■ Exercise description:
Scan the material for the string "typedef" and copy out every line in which it occurs.

■ Extracted entries:
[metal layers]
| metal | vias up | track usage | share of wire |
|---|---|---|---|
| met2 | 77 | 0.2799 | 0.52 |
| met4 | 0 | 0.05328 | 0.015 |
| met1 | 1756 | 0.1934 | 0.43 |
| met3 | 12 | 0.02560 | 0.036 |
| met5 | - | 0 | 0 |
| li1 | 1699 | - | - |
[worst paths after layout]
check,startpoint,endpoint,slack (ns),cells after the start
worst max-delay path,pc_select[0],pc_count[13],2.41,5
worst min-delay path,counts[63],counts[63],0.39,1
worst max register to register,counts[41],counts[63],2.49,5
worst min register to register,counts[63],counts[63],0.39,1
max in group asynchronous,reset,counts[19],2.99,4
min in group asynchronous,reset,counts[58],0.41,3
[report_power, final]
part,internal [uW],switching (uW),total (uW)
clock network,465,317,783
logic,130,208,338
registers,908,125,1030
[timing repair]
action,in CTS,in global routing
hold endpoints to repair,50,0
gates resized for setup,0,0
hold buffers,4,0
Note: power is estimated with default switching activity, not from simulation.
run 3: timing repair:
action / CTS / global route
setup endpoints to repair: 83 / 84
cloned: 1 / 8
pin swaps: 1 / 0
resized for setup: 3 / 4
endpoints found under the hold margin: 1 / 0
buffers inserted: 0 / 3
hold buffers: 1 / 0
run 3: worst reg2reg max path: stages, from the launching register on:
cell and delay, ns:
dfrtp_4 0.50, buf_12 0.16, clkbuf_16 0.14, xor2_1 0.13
<file path="src/hdl/surf_ctrl_pkg.sv">
package surf_ctrl_pkg;

	// Bus widths.
	localparam int DATA_W = 32;
	localparam int ADDR_W = 16;
	localparam int STRB_W = DATA_W / 8;

	// Region select lives in the top nibble of the byte address.
	localparam int REGION_LSB = 12;
	localparam int REGION_W = ADDR_W - REGION_LSB;
	// Offset inside a region, as carried on the internal register bus.
	localparam int OFS_W = REGION_LSB;

	// Region numbers.
	localparam logic [REGION_W-1:0] REGION_ID = REGION_W'(0);
	localparam logic [REGION_W-1:0] REGION_TRACE = REGION_W'(1);

	// ID/control register offsets.
	localparam logic [OFS_W-1:0] VERSION_OFS = 12'h000;
	localparam logic [OFS_W-1:0] SCRATCH_OFS = 12'h004;
	localparam logic [OFS_W-1:0] CONTROL_OFS = 12'h008;
	localparam logic [OFS_W-1:0] STATUS_OFS = 12'h00C;

	// Trace region offsets, 8 bytes per entry from the entry base.
	localparam logic [OFS_W-1:0] TRACE_COUNT_OFS = 12'h000;
	localparam logic [OFS_W-1:0] TRACE_ENTRY_BASE = 12'h100;

	// Firmware version fields, most significant first.
	localparam logic [3:0] BOARD_REV = 4'h1;
	localparam logic [3:0] VER_MONTH = 4'd6;
	localparam logic [7:0] VER_DAY = 8'd27;
	localparam logic [3:0] VER_MAJOR = 4'd0;
	localparam logic [3:0] VER_MINOR = 4'd2;
	localparam logic [7:0] VER_REVISION = 8'd11;
	localparam logic [DATA_W-1:0] VERSION_WORD = {BOARD_REV, VER_MONTH, VER_DAY,
		VER_MAJOR, VER_MINOR, VER_REVISION};

	// CONTROL register fields.
	localparam int CTRL_LED_LSB = 0;
	localparam int CTRL_LED_W = 4;
	localparam int CTRL_TIMING_EN_BIT = 8;

	// Sync period counter width, as read from STATUS.
	localparam int SYNC_CNT_W = 16;

	// Bus controller states.
	typedef enum logic [1:0] {IDLE, ACCESS, WAIT_ACK, RESP} bus_state_t;

	// AXI response codes.
	typedef enum logic [1:0] {OKAY = 2'b00, SLVERR = 2'b10} resp_t;

endpackage

</file>
<file path="src/hdl/reg_bus_if.sv">
`timescale 1ns/100ps

interface reg_bus_if;

	// Request side, one-cycle strobe with qualifiers.
	logic req;
	logic we;
	logic [surf_ctrl_pkg::OFS_W-1:0] addr;
	logic [surf_ctrl_pkg::DATA_W-1:0] wdata;
	logic [surf_ctrl_pkg::STRB_W-1:0] wstrb;

	// Answer side, one cycle after req.
	logic ack;
	logic err;
	logic [surf_ctrl_pkg::DATA_W-1:0] rdata;

	// Bus controller view.
	modport ctrl(output req, we, addr, wdata, wstrb, input ack, err, rdata);

	// Register block view.
	modport target(input req, we, addr, wdata, wstrb, output ack, err, rdata);

endinterface

</file>
<file path="src/hdl/bus_ctrl.sv">
`timescale 1ns/100ps

module bus_ctrl (
	input  logic sys_clk,
	input  logic rst_n_i,
	// AXI4-Lite write address.
	input  logic [surf_ctrl_pkg::ADDR_W-1:0] s_awaddr_i,
	input  logic s_awvalid_i,
	output logic s_awready_o,
	// AXI4-Lite write data.
	input  logic [surf_ctrl_pkg::DATA_W-1:0] s_wdata_i,
	input  logic [surf_ctrl_pkg::STRB_W-1:0] s_wstrb_i,
	input  logic s_wvalid_i,
	output logic s_wready_o,
	// AXI4-Lite write response.
	output logic [1:0] s_bresp_o,
	output logic s_bvalid_o,
	input  logic s_bready_i,
	// AXI4-Lite read address.
	input  logic [surf_ctrl_pkg::ADDR_W-1:0] s_araddr_i,
	input  logic s_arvalid_i,
	output logic s_arready_o,
	// AXI4-Lite read data.
	output logic [surf_ctrl_pkg::DATA_W-1:0] s_rdata_o,
	output logic [1:0] s_rresp_o,
	output logic s_rvalid_o,
	input  logic s_rready_i,
	// Register regions.
	reg_bus_if.ctrl id_bus,
	reg_bus_if.ctrl trace_bus,
	// Capture channel into the trace buffer.
	output logic cap_valid_o,
	output logic cap_we_o,
	output logic [surf_ctrl_pkg::ADDR_W-1:0] cap_addr_o,
	output logic [surf_ctrl_pkg::DATA_W-1:0] cap_data_o
);

	surf_ctrl_pkg::bus_state_t state_q;
	surf_ctrl_pkg::resp_t resp_q;
	logic we_q;
	logic sel_trace_q;
	logic [surf_ctrl_pkg::ADDR_W-1:0] addr_q;
	logic [surf_ctrl_pkg::DATA_W-1:0] wdata_q;
	logic [surf_ctrl_pkg::STRB_W-1:0] wstrb_q;
	logic [surf_ctrl_pkg::DATA_W-1:0] rdata_q;
	logic aw_take;
	logic ar_take;
	logic [surf_ctrl_pkg::ADDR_W-1:0] new_addr;
	logic [surf_ctrl_pkg::REGION_W-1:0] region;
	logic region_ok;
	logic sel_ack;
	logic sel_err;
	logic [surf_ctrl_pkg::DATA_W-1:0] sel_rdata;

	// Write needs both AW and W; it also wins a tie with AR.
	assign aw_take = (state_q == surf_ctrl_pkg::IDLE) && s_awvalid_i && s_wvalid_i;
	// Read only when no write is on its way.
	assign ar_take = (state_q == surf_ctrl_pkg::IDLE) && s_arvalid_i
		&& !s_awvalid_i && !s_wvalid_i;

	assign s_awready_o = aw_take;
	assign s_wready_o = aw_take;
	assign s_arready_o = ar_take;

	// Region decode on the incoming address.
	assign new_addr = aw_take ? s_awaddr_i : s_araddr_i;
	assign region = new_addr[surf_ctrl_pkg::ADDR_W-1:surf_ctrl_pkg::REGION_LSB];
	assign region_ok = (region == surf_ctrl_pkg::REGION_ID)
		|| (region == surf_ctrl_pkg::REGION_TRACE);

	// Answer from whichever region was addressed.
	assign sel_ack = sel_trace_q ? trace_bus.ack : id_bus.ack;
	assign sel_err = sel_trace_q ? trace_bus.err : id_bus.err;
	assign sel_rdata = sel_trace_q ? trace_bus.rdata : id_bus.rdata;

	// Controller FSM.
	always_ff @(posedge sys_clk) begin
		if (!rst_n_i) begin
			state_q <= surf_ctrl_pkg::IDLE;
			resp_q <= surf_ctrl_pkg::OKAY;
			we_q <= 1'b0;
			sel_trace_q <= 1'b0;
		end else begin
			case (state_q)
				surf_ctrl_pkg::IDLE: begin
					if (aw_take || ar_take) begin
						we_q <= aw_take;
						sel_trace_q <= (region == surf_ctrl_pkg::REGION_TRACE);
						// Undecoded region skips the request.
						if (region_ok) begin
							state_q <= surf_ctrl_pkg::ACCESS;
						end else begin
							resp_q <= surf_ctrl_pkg::SLVERR;
							state_q <= surf_ctrl_pkg::RESP;
						end
					end
				end
				surf_ctrl_pkg::ACCESS: begin
					state_q <= surf_ctrl_pkg::WAIT_ACK;
				end
				surf_ctrl_pkg::WAIT_ACK: begin
					if (sel_ack) begin
						resp_q <= sel_err ? surf_ctrl_pkg::SLVERR : surf_ctrl_pkg::OKAY;
						state_q <= surf_ctrl_pkg::RESP;
					end
				end
				default: begin
					// Hold the response until the master takes it.
					if (we_q ? s_bready_i : s_rready_i) begin
						state_q <= surf_ctrl_pkg::IDLE;
					end
				end
			endcase
		end
	end

	// Latched access and read data.
	always_ff @(posedge sys_clk) begin
		if (aw_take || ar_take) begin
			addr_q <= new_addr;
			wdata_q <= s_wdata_i;
			wstrb_q <= s_wstrb_i;
			rdata_q <= '0;
		end else if ((state_q == surf_ctrl_pkg::WAIT_ACK) && sel_ack) begin
			rdata_q <= sel_err ? '0 : sel_rdata;
		end
	end

	// One request strobe, steered to the chosen region.
	assign id_bus.req = (state_q == surf_ctrl_pkg::ACCESS) && !sel_trace_q;
	assign trace_bus.req = (state_q == surf_ctrl_pkg::ACCESS) && sel_trace_q;
	assign id_bus.we = we_q;
	assign trace_bus.we = we_q;
	assign id_bus.addr = addr_q[surf_ctrl_pkg::OFS_W-1:0];
	assign trace_bus.addr = addr_q[surf_ctrl_pkg::OFS_W-1:0];
	assign id_bus.wdata = wdata_q;
	assign trace_bus.wdata = wdata_q;
	assign id_bus.wstrb = wstrb_q;
	assign trace_bus.wstrb = wstrb_q;

	// Response channels.
	assign s_bvalid_o = (state_q == surf_ctrl_pkg::RESP) && we_q;
	assign s_rvalid_o = (state_q == surf_ctrl_pkg::RESP) && !we_q;
	assign s_bresp_o = resp_q;
	assign s_rresp_o = resp_q;
	assign s_rdata_o = rdata_q;

	// Trace capture of clean ID-region accesses.
	always_ff @(posedge sys_clk) begin
		if (!rst_n_i) begin
			cap_valid_o <= 1'b0;
		end else begin
			cap_valid_o <= (state_q == surf_ctrl_pkg::WAIT_ACK) && sel_ack
				&& !sel_err && !sel_trace_q;
		end
	end

	// Capture payload, write data or returned read data.
	always_ff @(posedge sys_clk) begin
		cap_we_o <= we_q;
		cap_addr_o <= addr_q;
		cap_data_o <= we_q ? wdata_q : sel_rdata;
	end

endmodule

</file>
<file path="src/hdl/id_ctrl_regs.sv">
`timescale 1ns/100ps

module id_ctrl_regs (
	input  logic sys_clk,
	input  logic rst_n_i,
	reg_bus_if.target bus_i,
	input  logic [surf_ctrl_pkg::SYNC_CNT_W-1:0] sync_count_i,
	output logic [surf_ctrl_pkg::CTRL_LED_W-1:0] led_o,
	output logic timing_en_o
);

	logic [surf_ctrl_pkg::DATA_W-1:0] scratch_q;
	logic [surf_ctrl_pkg::DATA_W-1:0] control_q;
	logic [surf_ctrl_pkg::DATA_W-1:0] rdata_q;
	logic ack_q;
	logic err_q;
	logic mapped;
	logic wr_scratch;
	logic wr_control;

	// Offset decode.
	assign mapped = (bus_i.addr == surf_ctrl_pkg::VERSION_OFS)
		|| (bus_i.addr == surf_ctrl_pkg::SCRATCH_OFS)
		|| (bus_i.addr == surf_ctrl_pkg::CONTROL_OFS)
		|| (bus_i.addr == surf_ctrl_pkg::STATUS_OFS);
	assign wr_scratch = bus_i.req && bus_i.we && (bus_i.addr == surf_ctrl_pkg::SCRATCH_OFS);
	assign wr_control = bus_i.req && bus_i.we && (bus_i.addr == surf_ctrl_pkg::CONTROL_OFS);

	// Acknowledge one cycle after the request.
	always_ff @(posedge sys_clk) begin
		if (!rst_n_i) begin
			ack_q <= 1'b0;
			err_q <= 1'b0;
		end else begin
			ack_q <= bus_i.req;
			err_q <= bus_i.req && !mapped;
		end
	end

	// Scratch word, byte lanes under wstrb.
	always_ff @(posedge sys_clk) begin
		for (int b = 0; b < surf_ctrl_pkg::STRB_W; b++) begin
			if (wr_scratch && bus_i.wstrb[b]) begin
				scratch_q[8*b +: 8] <= bus_i.wdata[8*b +: 8];
			end
		end
	end

	// Control word.
	// LEDs and timing enable must come up off.
	always_ff @(posedge sys_clk) begin
		if (!rst_n_i) begin
			control_q <= '0;
		end else begin
			for (int b = 0; b < surf_ctrl_pkg::STRB_W; b++) begin
				if (wr_control && bus_i.wstrb[b]) begin
					control_q[8*b +: 8] <= bus_i.wdata[8*b +: 8];
				end
			end
		end
	end

	// Read mux, registered with the ack.
	always_ff @(posedge sys_clk) begin
		if (bus_i.req) begin
			case (bus_i.addr)
				surf_ctrl_pkg::VERSION_OFS: rdata_q <= surf_ctrl_pkg::VERSION_WORD;
				surf_ctrl_pkg::SCRATCH_OFS: rdata_q <= scratch_q;
				surf_ctrl_pkg::CONTROL_OFS: rdata_q <= control_q;
				surf_ctrl_pkg::STATUS_OFS: rdata_q <= surf_ctrl_pkg::DATA_W'(sync_count_i);
				default: rdata_q <= '0;
			endcase
		end
	end

	assign bus_i.ack = ack_q;
	assign bus_i.err = err_q;
	assign bus_i.rdata = rdata_q;

	// Control fields out to the board.
	assign led_o = control_q[surf_ctrl_pkg::CTRL_LED_LSB +: surf_ctrl_pkg::CTRL_LED_W];
	assign timing_en_o = control_q[surf_ctrl_pkg::CTRL_TIMING_EN_BIT];

endmodule

</file>
<file path="src/hdl/sst_timing.sv">
`timescale 1ns/100ps

module sst_timing #(
	parameter int SYNC_PERIODS = 8
) (
	input  logic sys_clk,
	input  logic rst_n_i,
	input  logic enable_i,
	output logic sst_o,
	output logic sync_o,
	output logic [surf_ctrl_pkg::SYNC_CNT_W-1:0] sync_count_o
);

	// Wide enough to count to SYNC_PERIODS-1.
	localparam int PER_W = (SYNC_PERIODS > 1) ? $clog2(SYNC_PERIODS) : 1;

	logic [1:0] phase_q;
	logic div4_flag_q;
	logic [1:0] div4_delay_q;
	logic sst_q;
	logic sync_q;
	logic [PER_W-1:0] period_q;
	logic [surf_ctrl_pkg::SYNC_CNT_W-1:0] sync_count_q;

	// Disable parks the whole block at zero.
	always_ff @(posedge sys_clk) begin
		if (!rst_n_i || !enable_i) begin
			phase_q <= 2'd0;
			div4_flag_q <= 1'b0;
			div4_delay_q <= 2'd0;
			sst_q <= 1'b0;
			sync_q <= 1'b0;
			period_q <= '0;
			sync_count_q <= '0;
		end else begin
			phase_q <= phase_q + 2'd1;
			// Flag marks the first clock of each 4-clock period.
			div4_flag_q <= (phase_q == 2'd3);
			div4_delay_q <= {div4_delay_q[0], div4_flag_q};
			// Stretch the flag into a half-duty SST copy.
			if (div4_flag_q) begin
				sst_q <= 1'b1;
			end else if (div4_delay_q[1]) begin
				sst_q <= 1'b0;
			end
			// Count phase wraps into sync half-periods.
			if (phase_q == 2'd3) begin
				if (period_q == PER_W'(SYNC_PERIODS - 1)) begin
					period_q <= '0;
					sync_q <= ~sync_q;
					sync_count_q <= sync_count_q + surf_ctrl_pkg::SYNC_CNT_W'(1);
				end else begin
					period_q <= period_q + PER_W'(1);
				end
			end
		end
	end

	assign sst_o = sst_q;
	assign sync_o = sync_q;
	assign sync_count_o = sync_count_q;

endmodule

</file>
<file path="src/hdl/bus_trace.sv">
`timescale 1ns/100ps

module bus_trace #(
	parameter int TRACE_DEPTH = 16
) (
	input  logic sys_clk,
	input  logic rst_n_i,
	reg_bus_if.target bus_i,
	input  logic cap_valid_i,
	input  logic cap_we_i,
	input  logic [surf_ctrl_pkg::ADDR_W-1:0] cap_addr_i,
	input  logic [surf_ctrl_pkg::DATA_W-1:0] cap_data_i
);

	localparam int PTR_W = $clog2(TRACE_DEPTH);
	localparam int CNT_W = PTR_W + 1;
	// First offset past the last entry.
	localparam int ENTRY_END = int'(surf_ctrl_pkg::TRACE_ENTRY_BASE) + 8 * TRACE_DEPTH;
	// Zero fill between the write flag and the address.
	localparam int PAD_W = surf_ctrl_pkg::DATA_W - 1 - surf_ctrl_pkg::ADDR_W;

	// Capture memory with one slot per access.
	logic mem_we [TRACE_DEPTH];
	logic [surf_ctrl_pkg::ADDR_W-1:0] mem_addr [TRACE_DEPTH];
	logic [surf_ctrl_pkg::DATA_W-1:0] mem_data [TRACE_DEPTH];

	logic [PTR_W-1:0] wr_ptr_q;
	logic [CNT_W-1:0] count_q;
	logic [surf_ctrl_pkg::DATA_W-1:0] rdata_q;
	logic ack_q;
	logic err_q;
	logic is_count;
	logic in_entries;
	logic clear;
	logic [surf_ctrl_pkg::OFS_W-1:0] ent_ofs;
	logic [PTR_W-1:0] ent_idx;
	logic [PTR_W-1:0] rd_ptr;

	// Offset decode.
	assign is_count = (bus_i.addr == surf_ctrl_pkg::TRACE_COUNT_OFS);
	assign in_entries = (bus_i.addr >= surf_ctrl_pkg::TRACE_ENTRY_BASE)
		&& (int'(bus_i.addr) < ENTRY_END);
	assign clear = bus_i.req && bus_i.we && is_count;

	// Entry 0 is the oldest stored access.
	assign ent_ofs = bus_i.addr - surf_ctrl_pkg::TRACE_ENTRY_BASE;
	assign ent_idx = ent_ofs[3 +: PTR_W];
	assign rd_ptr = wr_ptr_q - count_q[PTR_W-1:0] + ent_idx;

	// Write pointer wraps; count saturates at the depth.
	always_ff @(posedge sys_clk) begin
		if (!rst_n_i || clear) begin
			wr_ptr_q <= '0;
			count_q <= '0;
		end else if (cap_valid_i) begin
			wr_ptr_q <= wr_ptr_q + PTR_W'(1);
			if (count_q != CNT_W'(TRACE_DEPTH)) begin
				count_q <= count_q + CNT_W'(1);
			end
		end
	end

	// Store the access. Oldest slot is overwritten when full.
	always_ff @(posedge sys_clk) begin
		if (cap_valid_i) begin
			mem_we[wr_ptr_q] <= cap_we_i;
			mem_addr[wr_ptr_q] <= cap_addr_i;
			mem_data[wr_ptr_q] <= cap_data_i;
		end
	end

	// Acknowledge one cycle after the request.
	always_ff @(posedge sys_clk) begin
		if (!rst_n_i) begin
			ack_q <= 1'b0;
			err_q <= 1'b0;
		end else begin
			ack_q <= bus_i.req;
			err_q <= bus_i.req && !(is_count || in_entries);
		end
	end

	// Readback where bit 2 picks the address word or the data word.
	always_ff @(posedge sys_clk) begin
		if (bus_i.req) begin
			if (is_count) begin
				rdata_q <= surf_ctrl_pkg::DATA_W'(count_q);
			end else if (in_entries && ent_ofs[2]) begin
				rdata_q <= mem_data[rd_ptr];
			end else if (in_entries) begin
				rdata_q <= {mem_we[rd_ptr], {PAD_W{1'b0}}, mem_addr[rd_ptr]};
			end else begin
				rdata_q <= '0;
			end
		end
	end

	assign bus_i.ack = ack_q;
	assign bus_i.err = err_q;
	assign bus_i.rdata = rdata_q;

endmodule

</file>
<file path="src/hdl/surf_ctrl_top.sv">
`timescale 1ns/100ps

module surf_ctrl_top #(
	parameter int TRACE_DEPTH = 16,
	parameter int SYNC_PERIODS = 8
) (
	input  logic sys_clk,
	input  logic rst_n_i,
	input  logic [surf_ctrl_pkg::ADDR_W-1:0] s_awaddr_i,
	input  logic s_awvalid_i,
	output logic s_awready_o,
	input  logic [surf_ctrl_pkg::DATA_W-1:0] s_wdata_i,
	input  logic [surf_ctrl_pkg::STRB_W-1:0] s_wstrb_i,
	input  logic s_wvalid_i,
	output logic s_wready_o,
	output logic [1:0] s_bresp_o,
	output logic s_bvalid_o,
	input  logic s_bready_i,
	input  logic [surf_ctrl_pkg::ADDR_W-1:0] s_araddr_i,
	input  logic s_arvalid_i,
	output logic s_arready_o,
	output logic [surf_ctrl_pkg::DATA_W-1:0] s_rdata_o,
	output logic [1:0] s_rresp_o,
	output logic s_rvalid_o,
	input  logic s_rready_i,
	output logic [surf_ctrl_pkg::CTRL_LED_W-1:0] led_o,
	output logic sst_o,
	output logic sync_o
);

	// One register bus per region.
	reg_bus_if id_bus ();
	reg_bus_if trace_bus ();

	logic cap_valid;
	logic cap_we;
	logic [surf_ctrl_pkg::ADDR_W-1:0] cap_addr;
	logic [surf_ctrl_pkg::DATA_W-1:0] cap_data;
	logic timing_en;
	logic [surf_ctrl_pkg::SYNC_CNT_W-1:0] sync_count;

	// AXI slave and region decode.
	bus_ctrl u_bus_ctrl (
		.sys_clk(sys_clk), .rst_n_i(rst_n_i),
		.s_awaddr_i(s_awaddr_i), .s_awvalid_i(s_awvalid_i), .s_awready_o(s_awready_o),
		.s_wdata_i(s_wdata_i), .s_wstrb_i(s_wstrb_i), .s_wvalid_i(s_wvalid_i),
		.s_wready_o(s_wready_o),
		.s_bresp_o(s_bresp_o), .s_bvalid_o(s_bvalid_o), .s_bready_i(s_bready_i),
		.s_araddr_i(s_araddr_i), .s_arvalid_i(s_arvalid_i), .s_arready_o(s_arready_o),
		.s_rdata_o(s_rdata_o), .s_rresp_o(s_rresp_o), .s_rvalid_o(s_rvalid_o),
		.s_rready_i(s_rready_i),
		.id_bus(id_bus.ctrl), .trace_bus(trace_bus.ctrl),
		.cap_valid_o(cap_valid), .cap_we_o(cap_we),
		.cap_addr_o(cap_addr), .cap_data_o(cap_data)
	);

	// Version, scratch, control and status.
	id_ctrl_regs u_id_ctrl_regs (
		.sys_clk(sys_clk), .rst_n_i(rst_n_i), .bus_i(id_bus.target),
		.sync_count_i(sync_count), .led_o(led_o), .timing_en_o(timing_en)
	);

	// Record of ID-region accesses.
	bus_trace #(.TRACE_DEPTH(TRACE_DEPTH)) u_bus_trace (
		.sys_clk(sys_clk), .rst_n_i(rst_n_i), .bus_i(trace_bus.target),
		.cap_valid_i(cap_valid), .cap_we_i(cap_we),
		.cap_addr_i(cap_addr), .cap_data_i(cap_data)
	);

	// SST and sync phase generation.
	sst_timing #(.SYNC_PERIODS(SYNC_PERIODS)) u_sst_timing (
		.sys_clk(sys_clk), .rst_n_i(rst_n_i), .enable_i(timing_en),
		.sst_o(sst_o), .sync_o(sync_o), .sync_count_o(sync_count)
	);

endmodule

</file>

■ Finished task:
	typedef enum logic [1:0] {IDLE, ACCESS, WAIT_ACK, RESP} bus_state_t;
	typedef enum logic [1:0] {OKAY = 2'b00, SLVERR = 2'b10} resp_t;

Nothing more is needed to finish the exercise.